[config.mk]
export PLATFORM = sky130hd
export DESIGN_NAME = ffsu_recip
export DESIGN_NICKNAME = d
export VERILOG_FILES = /design/src/flat_face_shade_unit_top_defines.svh /design/src/ffsu_pkg.sv /design/src/ffsu_recip.sv
export SDC_FILE = /design/constraint.sdc
export NUM_CORES = 2
export LEC_CHECK = 0
export BUFFER_PORTS_ARGS = -buffer_cell sky130_fd_sc_hd__buf_2
export CORE_MARGIN = 2
export CORE_UTILIZATION = 55
export DETAILED_ROUTE_END_ITERATION = 16
export PLACE_DENSITY_LB_ADDON = 0.25
export RECOVER_POWER = 25
export SYNTH_ARGS = -nofsm -noshare
export SYNTH_HDL_FRONTEND = slang
export SYNTH_SLANG_ARGS = --single-unit
[constraint.sdc]
create_clock -name clock -period 6 [get_ports clock]
set_clock_uncertainty 0.15 [all_clocks]
set_input_delay 0.3 -clock clock [delete_from_list [all_inputs] [get_ports clock]]
set_output_delay 0.3 -clock clock [all_outputs]
set_load 0.01 [all_outputs]
[src/flat_face_shade_unit_top_defines.svh]
// Assertion macros used by the shading unit top module.
`ifndef FLAT_FACE_SHADE_UNIT_TOP_DEFINES_SVH
`define FLAT_FACE_SHADE_UNIT_TOP_DEFINES_SVH

// Check that a condition implies another in the same cycle.
`define FFSU_ASSERT_SAME(lbl, ante, cons, msg) \
   lbl: assert property (@(posedge clock) disable iff (reset) (ante) |-> (cons)) \
      else $error(msg);

// Check that a condition implies another in the following cycle.
`define FFSU_ASSERT_NEXT(lbl, ante, cons, msg) \
   lbl: assert property (@(posedge clock) disable iff (reset) (ante) |=> (cons)) \
      else $error(msg);

`endif

[src/ffsu_pkg.sv]
package ffsu_pkg;

   localparam int COORD_W    = 14;
   localparam int EDGE_W     = 15;
   localparam int PROD_W     = 30;
   localparam int NORM_W     = 31;
   localparam int SQ_W       = 60;
   localparam int SUM_W      = 62;
   localparam int SQ_SHIFT   = 12;
   localparam int ROOT_IN_W  = 32;
   localparam int ROOT_W     = 16;
   localparam int ROOT_REM_W = 20;
   localparam int RECIP_W    = 17;
   localparam int ROOT_STEPS = 16;
   localparam int DIV_STEPS  = 17;
   localparam int RECIP_LAT  = ROOT_STEPS + DIV_STEPS;
   localparam int IDX_W      = 11;
   localparam int SHADE_W    = 8;
   localparam int SCALE_W    = NORM_W + RECIP_W + 1;

   localparam int DEF_MAX_FACES = 2048;

   localparam int CSR_IDX_W  = 2;
   localparam int CSR_DATA_W = 8;

   localparam logic [CSR_IDX_W-1:0] REG_NORMAL_SHIFT = 2'd0;
   localparam logic [CSR_IDX_W-1:0] REG_SHADE_SHIFT  = 2'd1;
   localparam logic [CSR_IDX_W-1:0] REG_SHADE_OFFSET = 2'd2;

   localparam logic [3:0]        RST_NORMAL_SHIFT = 4'd5;
   localparam logic [4:0]        RST_SHADE_SHIFT  = 5'd15;
   localparam logic signed [7:0] RST_SHADE_OFFSET = -8'sd70;

   localparam logic [SHADE_W-1:0] SHADE_BASE = 8'd192;
   localparam int                 SHADE_MAX  = 63;
   localparam logic [RECIP_W-1:0] RECIP_ONE  = 17'd65536;

   // Face bookkeeping that rides along the pipeline
   typedef struct packed {
      logic                     valid;
      logic                     comp;
      logic [IDX_W-1:0]         idx;
      logic signed [NORM_W-1:0] nz;
   } meta_type;

endpackage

========

> ASSIGNMENT: The required output is the stretch of entries above from the line containing "export PLACE_DENSITY_LB_ADDON = 0.25" through the line containing "set_clock_uncertainty 0.15 [all_clocks]", reproduced exactly.

> ANSWER TO THE EXERCISE:
export PLACE_DENSITY_LB_ADDON = 0.25
export RECOVER_POWER = 25
export SYNTH_ARGS = -nofsm -noshare
export SYNTH_HDL_FRONTEND = slang
export SYNTH_SLANG_ARGS = --single-unit
[constraint.sdc]
create_clock -name clock -period 6 [get_ports clock]
set_clock_uncertainty 0.15 [all_clocks]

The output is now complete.